Teachers have very challenging jobs. Dozens of students, ever-changing curricula, low pay, and long days. But throw in crazy parents and their ridiculous requests, and all of a sudden keeping you cool may be harder than brain surgery!
Check out these 23 Reddit teachers who share some of the craziest reasons parents have contacted them.
1. He’s not gay
I’m an assistant school counsellor. We had a furious parent call us several times and accuse us of turning her son gay. The calls stopped after he got a classmate pregnant.
2. No doubt here
I’ve had a parent complain to me about her child. Her daughter was doing really well, 90+ grades and consistent effort in classwork and homework.
Me: [Student] puts a lot of thought and effort into her work.
Mom: She sucks up to you?
Me: No, she wants to do well and be successful. That being said, we’d like to improve her grammar a bit.
Mom: I knew it, she’s stupid. Doesn’t do anything. She will fail.
Me: Uh, no . . . just needs a little more rigor in this department.
Mom: She’s such a disappointment.
And every once in a while I’ll just get a complaint from her…. her complaining TO me about her child. Her kid’s a joy and I’ve been so much nicer to her since I met this lady.
This student is being helped by our fabulous guidance department. I take care to affirm her effort whenever possible, and assure her that she’s doing great. It may not offset the negativity her mother imposes on her, but the other teachers and I will make sure she doesn’t doubt her ability to do well.
3. Sympathizer
I had a parent complain because I played a CD of classical Persian flute music one day in class. The class was World Languages and Cultures and I played a different CD from around the world every day as they came into class. They thought I was sympathizing with terrorists and should “only teach American stuff”.
4. “Cut him some slack”
I gave the kid a D on a homework. Parent contacted me to complain that I was picking on him.
Even though the parent agreed that most of the answers that he gave were wrong but I should have “cut him some slack.”

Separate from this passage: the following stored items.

Source: an optimization exercise on an open RTL-to-GDS flow (aim: small area, a short achievable clock period and few clock cycles per item). Production flows keep margins and buffers that such runs may drop.
In this exercise RTL edits were held to simulation tests only and were not proved equivalent to the original.
Power and IR drop assume default switching activity.

File: design/flow/config.mk
export PLATFORM = sky130hd
export DESIGN_NAME = kgroup_dot
export DESIGN_NICKNAME = kgroup_dot
export VERILOG_FILES = /design/flow/design.v
export SDC_FILE = /design/flow/constraint.sdc
export NUM_CORES = 4
export LEC_CHECK = 0
export CAP_MARGIN = 20
export CORE_MARGIN = 2
export CORE_UTILIZATION = 40
export CTS_CLUSTER_DIAMETER = 80
export CTS_CLUSTER_SIZE = 25
export PLACE_DENSITY = 0.6
export SLEW_MARGIN = 20
File: design/flow/constraint.sdc
create_clock -name core_clock -period 14.0 [get_ports {clk}]
set_input_delay 2.8000 -clock core_clock [delete_from_list [all_inputs] [get_ports {clk}]]
set_output_delay 2.8000 -clock core_clock [all_outputs]
set_load 0.01 [all_outputs]
This is an optimization exercise on Yosys and OpenROAD, whose aim is small area, a short achievable clock period and few clock cycles per item, not a production implementation.
Function was checked by simulation only, so behaviour that the tests miss may differ from the original.
No activity file was given, so power comes from the tool's default toggle rates.

==> run a <==
Design sha2_core, start of the top module:
module sha2_core (
    input  wire         clk,
    input  wire         rst,         
    input  wire         in_valid,
    output reg          in_ready,
    input  wire [63:0]  in_data,
    input  wire         in_first,    
    input  wire [1:0]   in_mode,     
    output reg          out_valid,
    output wire [511:0] digest
);
==> module sha2_add_mux, before the edit <==
module sha2_add_mux (
    input  wire [63:0] x,
    input  wire [63:0] y,
    input  wire        sel,
    input  wire [63:0] alt,
    output wire [63:0] o
);
    reg [63:0] g, p, gn, pn;
    integer l, i, j;
    always @(*) begin
        g = x & y;
        p = x ^ y;
        for (l = 0; l < 6; l = l + 1) begin
            gn = g;
            pn = p;
            for (i = 0; i < 64; i = i + 1)
                if ((i >> l) & 1) begin
                    j = ((i >> l) << l) - 1;
                    gn[i] = g[i] | (p[i] & g[j]);
                    pn[i] = p[i] & p[j];
                end
            g = gn;
            p = pn;
        end
    end
    wire [63:0] h  = x ^ y;
    wire [63:0] c  = {g[62:0], 1'b0};
    wire [63:0] o0 = sel ? h : alt;
    wire [63:0] o1 = sel ? ~h : alt;
    assign o = (c & o1) | (~c & o0);
endmodule
Settings: LEC_CHECK=0, CAP_MARGIN=20, CORE_MARGIN=2, CORE_UTILIZATION=45, PLACE_DENSITY=0.55, SLEW_MARGIN=20, SYNTH_MEMORY_MAX_BITS=16384, TNS_END_PERCENT=0; clock period 12.0 ns.
standard.sh (not shown) runs the stock make flow with config.mk's settings and CLKGATE_MAP_FILE= SYNTH_SCRIPT=/design/flow/synth_recipe.tcl, a recipe that flattens the netlist after the stock synthesis.
==> flow/flow/run.sh <==
#!/bin/bash
set -o pipefail
cd "$(dirname "$0")/.."
bash standard.sh SETUP_SLACK_MARGIN=8 TNS_END_PERCENT=0 finish > flow_standard.log 2>&1
==> run b: changes against run a <==
==> flow/flow/run.sh (replaced) <==
#!/bin/bash
# Layout flow: the standard ORFS flow (standard.sh) with
#  - the port buffers that ORFS inserts made the smallest buffer, buf_1
#    (every input and output port still gets its own buffer).
# The SDC, clock period and all else are the standard flow's.
# The make output (every tool's log in turn) goes to flow_standard.log here;
# ORFS keeps each step's own log under orfs/logs/.
set -o pipefail
cd "$(dirname "$0")/.."
bash standard.sh SETUP_SLACK_MARGIN=8 TNS_END_PERCENT=0 \
    "BUFFER_PORTS_ARGS=-buffer_cell sky130_fd_sc_hd__buf_1" finish > flow_standard.log 2>&1
--- a/flow/config.mk
+++ b/flow/config.mk
@@ -10,2 +10,4 @@
 export CORE_UTILIZATION = 45
+export CTS_CLUSTER_DIAMETER = 120
+export CTS_CLUSTER_SIZE = 20
 export PLACE_DENSITY = 0.55
==> run c: changes against run a <==
--- a/flow/design.v
+++ b/flow/design.v
@@ -332,3 +332,3 @@
     reg [63:0] g, p, gn, pn;
-    integer l, i, j;
+    integer l, i;
     always @(*) begin
@@ -340,6 +340,5 @@
             for (i = 0; i < 64; i = i + 1)
-                if ((i >> l) & 1) begin
-                    j = ((i >> l) << l) - 1;
-                    gn[i] = g[i] | (p[i] & g[j]);
-                    pn[i] = p[i] & p[j];
+                if (i >= (1 << l)) begin
+                    gn[i] = g[i] | (p[i] & g[i - (1 << l)]);
+                    pn[i] = p[i] & p[i - (1 << l)];
                 end
==> flow/flow/run.sh (replaced) <==
#!/bin/bash
# Layout flow: the standard ORFS flow (standard.sh) with
#  - the port buffers that ORFS inserts made the smallest buffer, buf_1
#    (every input and output port still gets its own buffer).
# The SDC, clock period and all else are the standard flow's.
# The make output (every tool's log in turn) goes to flow_standard.log here;
# ORFS keeps each step's own log under orfs/logs/.
set -o pipefail
cd "$(dirname "$0")/.."
bash standard.sh SETUP_SLACK_MARGIN=8 TNS_END_PERCENT=0 \
    "BUFFER_PORTS_ARGS=-buffer_cell sky130_fd_sc_hd__buf_1" finish > flow_standard.log 2>&1
--- a/flow/config.mk
+++ b/flow/config.mk
@@ -10,3 +10,5 @@
 export CORE_UTILIZATION = 45
-export PLACE_DENSITY = 0.55
+export CTS_CLUSTER_DIAMETER = 110
+export CTS_CLUSTER_SIZE = 20
+export PLACE_DENSITY = 0.65
 export SLEW_MARGIN = 20
==> run notes <==
Portion of netlist area occupied by mux cells: run c 0.0199; run a 0.0203; run b 0.0203
Result of the run: run c finished clean; run a finished clean; run b finished clean
PnR Total Power: run c 45.6 mW; run a 43.9 mW; run b 41.3 mW
Sequential fraction of total cell area: run c 0.464; run a 0.450; run b 0.475
Total Wirelength: run c 575 mm; run a 556 mm; run b 552 mm
Fill cell instance count of the final layout: run c 23,129; run a 22,313; run b 23,162
Core area: run c 265,000 sq um; run a 263,000 sq um; run b 263,000 sq um
GPL Wtd Cong: run c 1.09; run a 1.08; run b 1.03
Slack of the worst reg-to-reg path: run c 6300 ps; run a 6130 ps; run b 6170 ps
Clock Skews: run c 57.9 ps; run a 127 ps; run b 68.0 ps
Critical path's largest stage delay: run c 800 ps; run a 740 ps; run b 770 ps
Cell area after technology mapping: run c 120,000 sq um; run a 119,000 sq um; run b 119,000 sq um
Fin area: run c 138,000 sq um; run a 142,000 sq um; run b 135,000 sq um
Number of inserted diodes: run c 17; run a 16; run b 13
Worst-case vdd ir drop: run c 0.000298 V; run a 0.000309 V; run b 0.000310 V
Cell Count, Final, Fillers Out: run c 14,435; run a 14,376; run b 14,148
Testbench counts of run a, summed over its fixed seeds: cycles 107,884, items 1,420.
Testbench counts of run b, summed over its fixed seeds: cycles 107,884, items 1,420.
Testbench counts of run c, summed over its fixed seeds: cycles 107,884, items 1,420.

[static timing again, ports no longer ideal]
The results above use ideal ports. As a check the final layouts listed here were re-extracted and re-timed, cells and wires unchanged. Step 1 (the two cells are an assumption about what drives the block):
set clk [get_ports {clk}]
set_driving_cell -lib_cell sky130_fd_sc_hd__clkbuf_16 $clk
set_driving_cell -lib_cell sky130_fd_sc_hd__buf_2 [delete_from_list [all_inputs] $clk]
Step 2 adds t to the input delays and takes it off the output delays; t is the mean of the earliest and latest rising clock arrival at the registers after step 1. Input paths then give back, and output paths get back, about the clock's delay inside the block. a / b / c = ideal / step 1 / step 2; a / b = the first two.
| run | shift t [ns] | slack for setup (ns) | worst setup path at the end | worst register clock-pin slew, ns | cell pins on the clock port's net |
|---|---|---|---|---|---|
| run a | 1.029 | 6.126 / 6.126 / 5.224 | input to register | 0.07 / 0.07 | 1 |
| run b | 1.009 | 6.166 / 6.166 / 5.397 | input to register | 0.12 / 0.12 | 1 |
| run c | 0.964 | 6.302 / 6.302 / 5.601 | input to register | 0.10 / 0.10 | 1 |
After both steps every run listed still meets setup and hold. For run a, which loses most, drivers alone change the setup slack by 0.000 ns; drivers and shift together by -0.902 ns.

5. That really is so stupid
I used to teach phonics (basic reading skills) to kindergarten-aged kids. One parent came in after class, irate, and demanded to know why I had taught the er/ir/ur diphthong before the oi/oy diphthong. He didn’t want his kid to be able to read the word “girl” before being able to read “boy”. Kept going on about how “boy” was just more important and common, as a word, and teaching kids less frequent words before more frequent ones would slow down reading progress and was bad pedagogically, and so on.
In hindsight, I’m impressed that he managed to squeeze so many justifications into something so pointlessly stupid.
6. The Star
One mother threatened to yank her daughter out of the school if this student were not given the starring role in the Christmas concert to sing “O Holy Night”. (An incident previously noted.)
The girl had made it perfectly clear to me, the faculty and classmates that she realized she wasn’t musically qualified for the part, neither did she want to do it.
It was entirely her Mom – determined that her daughter should be “the star” of the school, no matter what.
7. School Bullies
There was a mom who was mad that we wouldn’t let her son be in the class that he wanted to be in. Her son was in grade two, but for the first two or so months of the school year he would go to the kindergarten classroom everyday. We’re not a big school, so there’s only one grade two class.
Developmentally there was no reason he should still be in the kindergarten class, he just kept going there because he liked the toys better and when he was in there he would make fun of the younger students because he was older and smarter than the rest of them and would hit them if they were ‘stupid’.
When we told the mom what was going on and that we needed her to support this transition she thought we were doing this just because we didn’t want her son to be happy at school. We finally got him to go to the correct class (my class), but the troubled behavior (hitting, swearing, making messes, being purposefully distracting, disrespectful and generally inappropriate) still continues, and the mom’s ideas that we’re picking on him and are being mean to him still continue.